In the material below, some lines carry "Depends". Copy each such line.

◆ RECORD EXTRACTS ◆
....................
## src/hw/rtl/pfcd_pkg.sv

```systemverilog
// Package for the panel frame CRC-8 decoder: word types, frame layout
// constants, level codes and the byte-wise CRC-8/Maxim step.
// No dependencies.
`timescale 1ns / 1ps

package pfcd_pkg;

   localparam logic       KIND_STATUS = 1'b0;
   localparam logic       KIND_BUTTON = 1'b1;

   localparam logic [7:0] CRC_POLY    = 8'h8C;
   localparam logic [7:0] STATUS_SYNC = 8'hFF;
   localparam logic [7:0] STATUS_TAG  = 8'h01;
   localparam logic [7:0] BUTTON_SYNC = 8'h00;
   localparam logic [7:0] FRAME_END   = 8'hFF;

   localparam logic [2:0] INDEX_MAX     = 3'd7;
   localparam logic [2:0] SYNC_AT       = 3'd0;
   localparam logic [2:0] STATUS_TAG_AT = 3'd1;
   localparam logic [2:0] STATUS_END_AT = 3'd4;
   localparam logic [2:0] BUTTON_END_AT = 3'd3;
   localparam logic [2:0] STATUS_WLO_AT = 3'd2;
   localparam logic [2:0] BUTTON_WLO_AT = 3'd1;
   localparam logic [2:0] STATUS_CRC_AT = 3'd5;
   localparam logic [2:0] BUTTON_CRC_AT = 3'd4;
   localparam logic [2:0] STATUS_LEN    = 3'd6;
   localparam logic [2:0] BUTTON_LEN    = 3'd5;

   localparam logic [15:0] KNOWN_MASK = 16'h01FE;
   localparam int          SUMMER_BIT = 4;
   localparam int          NOTIFY_BIT = 5;
   localparam int          AIR_MIN_BIT  = 6;
   localparam int          AIR_NORM_BIT = 7;
   localparam int          AIR_MAX_BIT  = 8;

   localparam logic [1:0] AIRFLOW_MIN     = 2'd0;
   localparam logic [1:0] AIRFLOW_NORM    = 2'd1;
   localparam logic [1:0] AIRFLOW_MAX     = 2'd2;
   localparam logic [1:0] AIRFLOW_UNKNOWN = 2'd3;

   localparam logic [2:0] TEMP_NONE     = 3'd0;
   localparam logic [2:0] TEMP_LOW      = 3'd1;
   localparam logic [2:0] TEMP_LOW_MED  = 3'd2;
   localparam logic [2:0] TEMP_MED      = 3'd3;
   localparam logic [2:0] TEMP_MED_HIGH = 3'd4;
   localparam logic [2:0] TEMP_HIGH     = 3'd5;
   localparam logic [2:0] TEMP_UNKNOWN  = 3'd6;

   typedef struct packed {
      logic       func;
      logic [7:0] frame_byte;
      logic       last_byte;
   } req_word_type;

   typedef struct packed {
      logic        accepted;
      logic        frame_kind;
      logic [15:0] payload_word;
      logic [1:0]  fan_level;
      logic [2:0]  heat_level;
      logic        summer_flag;
      logic        alert_flag;
      logic [15:0] spare_bits;
   } rsp_word_type;

   typedef struct packed {
      logic        accepted;
      logic        kind;
      logic [15:0] word;
   } frame_summary_type;

   function automatic logic [7:0] crc8_update(input logic [7:0] crc, input logic [7:0] data);
      logic [7:0] c;
      c = crc ^ data;
      for (int i = 0; i < 8; i++) begin
         c = c[0] ? ((c >> 1) ^ CRC_POLY) : (c >> 1);
      end
      return c;
   endfunction

endpackage

```

## src/hw/rtl/pfcd_ifs.sv

```systemverilog
// Valid/ready channel interfaces for the panel frame CRC-8 decoder.
// Stand-alone; no package dependency.
`timescale 1ns / 1ps

interface pfcd_req_if;
   logic       valid;
   logic       ready;
   logic       func;
   logic [7:0] frame_byte;
   logic       last_byte;

   modport source (output valid, func, frame_byte, last_byte, input ready);
   modport sink   (input valid, func, frame_byte, last_byte, output ready);
endinterface

interface pfcd_rsp_if;
   logic        valid;
   logic        ready;
   logic        accepted;
   logic        frame_kind;
   logic [15:0] payload_word;
   logic [1:0]  fan_level;
   logic [2:0]  heat_level;
   logic        summer_flag;
   logic        alert_flag;
   logic [15:0] spare_bits;

   modport source (output valid, accepted, frame_kind, payload_word, fan_level,
                   heat_level, summer_flag, alert_flag, spare_bits,
                   input ready);
   modport sink   (input valid, accepted, frame_kind, payload_word, fan_level,
                   heat_level, summer_flag, alert_flag, spare_bits,
                   output ready);
endinterface

```

## src/hw/rtl/pfcd_frame_tracker.sv

```systemverilog
// Per-frame state of the decoder: byte index, running CRC-8, marker checks
// and payload bytes. Depends on pfcd_pkg.
`timescale 1ns / 1ps

module pfcd_frame_tracker
   import pfcd_pkg::*;
(
   input  logic              clock,
   input  logic              reset,
   input  logic              step,
   input  req_word_type      in_word,
   output frame_summary_type summary
);

   logic [2:0] byte_index_ff, byte_index_in;
   logic [7:0] crc_ff, crc_in;
   logic       kind_ff, kind_in;
   logic       markers_ff, markers_in;
   logic       crc_good_ff, crc_good_in;
   logic [7:0] word_low_ff, word_low_in;
   logic [7:0] word_high_ff, word_high_in;

   logic       kind;
   logic [2:0] len, wlo_at, crc_at;
   logic       in_layout;
   logic       marker_bad;
   logic [7:0] b;

   always_comb begin
      b         = in_word.frame_byte;
      kind      = (byte_index_ff == SYNC_AT) ? in_word.func : kind_ff;
      len       = (kind == KIND_BUTTON) ? BUTTON_LEN : STATUS_LEN;
      wlo_at    = (kind == KIND_BUTTON) ? BUTTON_WLO_AT : STATUS_WLO_AT;
      crc_at    = (kind == KIND_BUTTON) ? BUTTON_CRC_AT : STATUS_CRC_AT;
      in_layout = byte_index_ff < len;

      if (kind == KIND_STATUS) begin
         marker_bad = (byte_index_ff == SYNC_AT && b != STATUS_SYNC)
                   || (byte_index_ff == STATUS_TAG_AT && b != STATUS_TAG)
                   || (byte_index_ff == STATUS_END_AT && b != FRAME_END);
      end else begin
         marker_bad = (byte_index_ff == SYNC_AT && b != BUTTON_SYNC)
                   || (byte_index_ff == BUTTON_END_AT && b != FRAME_END);
      end

      kind_in      = kind;
      markers_in   = markers_ff && !(in_layout && marker_bad);
      word_low_in  = (in_layout && byte_index_ff == wlo_at) ? b : word_low_ff;
      word_high_in = (in_layout && byte_index_ff == wlo_at + 3'd1) ? b : word_high_ff;
      crc_in       = (in_layout && byte_index_ff < crc_at) ? crc8_update(crc_ff, b) : crc_ff;
      crc_good_in  = (in_layout && byte_index_ff == crc_at) ? (b == crc_ff) : crc_good_ff;
      byte_index_in = (byte_index_ff != INDEX_MAX) ? byte_index_ff + 3'd1 : byte_index_ff;

      summary.accepted = (byte_index_in >= len) && markers_in && crc_good_in;
      summary.kind     = kind;
      summary.word     = {word_high_in, word_low_in};
   end

   always_ff @(posedge clock) begin
      if (reset || (step && in_word.last_byte)) begin
         byte_index_ff <= '0;
         crc_ff        <= '0;
         kind_ff       <= KIND_STATUS;
         markers_ff    <= 1'b1;
         crc_good_ff   <= 1'b0;
      end else if (step) begin
         byte_index_ff <= byte_index_in;
         crc_ff        <= crc_in;
         kind_ff       <= kind_in;
         markers_ff    <= markers_in;
         crc_good_ff   <= crc_good_in;
      end
   end

   // payload bytes are only used once their positions have been written
   always_ff @(posedge clock) begin
      if (step) begin
         word_low_ff  <= word_low_in;
         word_high_ff <= word_high_in;
      end
   end

endmodule

```

## src/hw/rtl/pfcd_result_decode.sv

```systemverilog
// Turns a finished frame summary into the result word: status fields,
// airflow and temperature levels. Depends on pfcd_pkg.
`timescale 1ns / 1ps

module pfcd_result_decode
   import pfcd_pkg::*;
(
   input  frame_summary_type summary,
   output rsp_word_type      result
);

   logic        status_ok;
   logic [15:0] w;
   logic [1:0]  airflow;
   logic [2:0]  temp;

   always_comb begin
      w         = summary.word;
      status_ok = summary.accepted && (summary.kind == KIND_STATUS);

      if (w[AIR_MIN_BIT]) begin
         airflow = AIRFLOW_MIN;
      end else if (w[AIR_NORM_BIT]) begin
         airflow = AIRFLOW_NORM;
      end else if (w[AIR_MAX_BIT]) begin
         airflow = AIRFLOW_MAX;
      end else begin
         airflow = AIRFLOW_UNKNOWN;
      end

      // bits 3..1 are high, medium, low
      case (w[3:1])
         3'b000:  temp = TEMP_NONE;
         3'b001:  temp = TEMP_LOW;
         3'b011:  temp = TEMP_LOW_MED;
         3'b010:  temp = TEMP_MED;
         3'b110:  temp = TEMP_MED_HIGH;
         3'b100:  temp = TEMP_HIGH;
         default: temp = TEMP_UNKNOWN;
      endcase

      result.accepted     = summary.accepted;
      result.frame_kind   = summary.kind;
      result.payload_word = summary.accepted ? w : 16'h0000;
      result.fan_level    = status_ok ? airflow : AIRFLOW_MIN;
      result.heat_level   = status_ok ? temp : TEMP_NONE;
      result.summer_flag  = status_ok && w[SUMMER_BIT];
      result.alert_flag   = status_ok && w[NOTIFY_BIT];
      result.spare_bits   = status_ok ? (w & ~KNOWN_MASK) : 16'h0000;
   end

endmodule

```

## src/hw/rtl/panel_frame_crc8_decoder.sv

```systemverilog
// Top level of the panel frame CRC-8 decoder: input register, frame
// tracker, result decode and output register. Depends on pfcd_pkg, pfcd_ifs.
`timescale 1ns / 1ps

// Decodes panel frames one byte per word on req_bus and returns one result word on
// rsp_bus for every byte marked last. Status frames are FF 01 lo hi FF crc, button
// frames 00 lo hi FF crc; the CRC is CRC-8/Maxim over the bytes before the crc byte.
// A byte is taken every cycle, but a last byte only holds in the input register while
// the output register is full and not read; input keeps flowing while a result waits.
// The CRC step for a whole byte is one combinational update between the input register
// and the frame state. The output register takes a result as each last byte advances.

module panel_frame_crc8_decoder
   import pfcd_pkg::*;
(
   input logic         clock,
   input logic         reset,
   pfcd_req_if.sink    req_bus,
   pfcd_rsp_if.source  rsp_bus
);

   logic              s1_valid_ff, s1_valid_in;
   req_word_type      s1_word_ff, s1_word_in;
   logic              rsp_valid_ff, rsp_valid_in;
   rsp_word_type      rsp_word_ff, rsp_word_in;

   logic              req_accept;
   logic              out_free;
   logic              s1_advance;
   logic              rsp_load;
   frame_summary_type summary;
   rsp_word_type      decoded;

   assign out_free   = !rsp_valid_ff || rsp_bus.ready;
   assign s1_advance = s1_valid_ff && (!s1_word_ff.last_byte || out_free);
   assign rsp_load   = s1_advance && s1_word_ff.last_byte;
   assign req_bus.ready = !s1_valid_ff || s1_advance;
   assign req_accept = req_bus.valid && req_bus.ready;

   always_comb begin
      s1_valid_in = req_accept ? 1'b1 : (s1_advance ? 1'b0 : s1_valid_ff);
      s1_word_in  = s1_word_ff;
      if (req_accept) begin
         s1_word_in.func       = req_bus.func;
         s1_word_in.frame_byte = req_bus.frame_byte;
         s1_word_in.last_byte  = req_bus.last_byte;
      end
      rsp_valid_in = rsp_load ? 1'b1 : (rsp_bus.ready ? 1'b0 : rsp_valid_ff);
      rsp_word_in  = rsp_load ? decoded : rsp_word_ff;
   end

   always_ff @(posedge clock) begin
      if (reset) begin
         s1_valid_ff  <= 1'b0;
         rsp_valid_ff <= 1'b0;
      end else begin
         s1_valid_ff  <= s1_valid_in;
         rsp_valid_ff <= rsp_valid_in;
      end
   end

   always_ff @(posedge clock) begin
      s1_word_ff  <= s1_word_in;
      rsp_word_ff <= rsp_word_in;
   end

   pfcd_frame_tracker u_tracker (
      .clock   (clock),
      .reset   (reset),
      .step    (s1_advance),
      .in_word (s1_word_ff),
      .summary (summary)
   );

   pfcd_result_decode u_decode (
      .summary (summary),
      .result  (decoded)
   );

   assign rsp_bus.valid        = rsp_valid_ff;
   assign rsp_bus.accepted     = rsp_word_ff.accepted;
   assign rsp_bus.frame_kind   = rsp_word_ff.frame_kind;
   assign rsp_bus.payload_word = rsp_word_ff.payload_word;
   assign rsp_bus.fan_level    = rsp_word_ff.fan_level;
   assign rsp_bus.heat_level   = rsp_word_ff.heat_level;
   assign rsp_bus.summer_flag  = rsp_word_ff.summer_flag;
   assign rsp_bus.alert_flag   = rsp_word_ff.alert_flag;
   assign rsp_bus.spare_bits   = rsp_word_ff.spare_bits;

   a_reset_clears_rsp: assert property (@(posedge clock) reset |=> !rsp_bus.valid)
      else $error("result valid after reset");

   a_last_gives_rsp: assert property (@(posedge clock) disable iff (reset)
      rsp_load |=> rsp_bus.valid)
      else $error("last byte did not produce a result");

   a_reject_zero: assert property (@(posedge clock) disable iff (reset)
      rsp_bus.valid && !rsp_bus.accepted |->
         rsp_bus.payload_word == 16'h0000 && rsp_bus.spare_bits == 16'h0000)
      else $error("rejected frame carries payload");

   a_button_fields_zero: assert property (@(posedge clock) disable iff (reset)
      rsp_bus.valid && rsp_bus.frame_kind == KIND_BUTTON |->
         !rsp_bus.summer_flag && !rsp_bus.alert_flag &&
         rsp_bus.heat_level == TEMP_NONE && rsp_bus.spare_bits == 16'h0000)
      else $error("button frame carries status fields");

   a_last_holds_when_full: assert property (@(posedge clock) disable iff (reset)
      s1_valid_ff && s1_word_ff.last_byte && rsp_bus.valid && !rsp_bus.ready |->
         !req_bus.ready)
      else $error("input taken while last byte blocked");

endmodule
```

## src/flat_wrapper.sv

```systemverilog
// flat-port wrapper written by rule: the top's interface ports become plain ports
module panel_frame_crc8_decoder_flat import pfcd_pkg::*;
  (clock, reset, req_bus_valid, req_bus_func, req_bus_frame_byte, req_bus_last_byte, req_bus_ready, rsp_bus_valid, rsp_bus_accepted, rsp_bus_frame_kind, rsp_bus_payload_word, rsp_bus_fan_level, rsp_bus_heat_level, rsp_bus_summer_flag, rsp_bus_alert_flag, rsp_bus_spare_bits, rsp_bus_ready);
  pfcd_req_if req_bus_i ();
  pfcd_rsp_if rsp_bus_i ();
  input logic clock;
  input logic reset;
  input wire logic [$bits(req_bus_i.valid)-1:0] req_bus_valid;
  input wire logic [$bits(req_bus_i.func)-1:0] req_bus_func;
  input wire logic [$bits(req_bus_i.frame_byte)-1:0] req_bus_frame_byte;
  input wire logic [$bits(req_bus_i.last_byte)-1:0] req_bus_last_byte;
  output wire logic [$bits(req_bus_i.ready)-1:0] req_bus_ready;
  output wire logic [$bits(rsp_bus_i.valid)-1:0] rsp_bus_valid;
  output wire logic [$bits(rsp_bus_i.accepted)-1:0] rsp_bus_accepted;
  output wire logic [$bits(rsp_bus_i.frame_kind)-1:0] rsp_bus_frame_kind;
  output wire logic [$bits(rsp_bus_i.payload_word)-1:0] rsp_bus_payload_word;
  output wire logic [$bits(rsp_bus_i.fan_level)-1:0] rsp_bus_fan_level;
  output wire logic [$bits(rsp_bus_i.heat_level)-1:0] rsp_bus_heat_level;
  output wire logic [$bits(rsp_bus_i.summer_flag)-1:0] rsp_bus_summer_flag;
  output wire logic [$bits(rsp_bus_i.alert_flag)-1:0] rsp_bus_alert_flag;
  output wire logic [$bits(rsp_bus_i.spare_bits)-1:0] rsp_bus_spare_bits;
  input wire logic [$bits(rsp_bus_i.ready)-1:0] rsp_bus_ready;
  assign req_bus_i.valid = req_bus_valid;
  assign req_bus_i.func = req_bus_func;
  assign req_bus_i.frame_byte = req_bus_frame_byte;
  assign req_bus_i.last_byte = req_bus_last_byte;
  assign req_bus_ready = req_bus_i.ready;
  assign rsp_bus_valid = rsp_bus_i.valid;
  assign rsp_bus_accepted = rsp_bus_i.accepted;
  assign rsp_bus_frame_kind = rsp_bus_i.frame_kind;
  assign rsp_bus_payload_word = rsp_bus_i.payload_word;
  assign rsp_bus_fan_level = rsp_bus_i.fan_level;
  assign rsp_bus_heat_level = rsp_bus_i.heat_level;
  assign rsp_bus_summer_flag = rsp_bus_i.summer_flag;
  assign rsp_bus_alert_flag = rsp_bus_i.alert_flag;
  assign rsp_bus_spare_bits = rsp_bus_i.spare_bits;
  assign rsp_bus_i.ready = rsp_bus_ready;
  panel_frame_crc8_decoder u_core (.clock(clock), .reset(reset), .req_bus(req_bus_i), .rsp_bus(rsp_bus_i));
endmodule
```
....................
◆ ANSWER SPACE ◆
// and payload bytes. Depends on pfcd_pkg.
// airflow and temperature levels. Depends on pfcd_pkg.
// tracker, result decode and output register. Depends on pfcd_pkg, pfcd_ifs.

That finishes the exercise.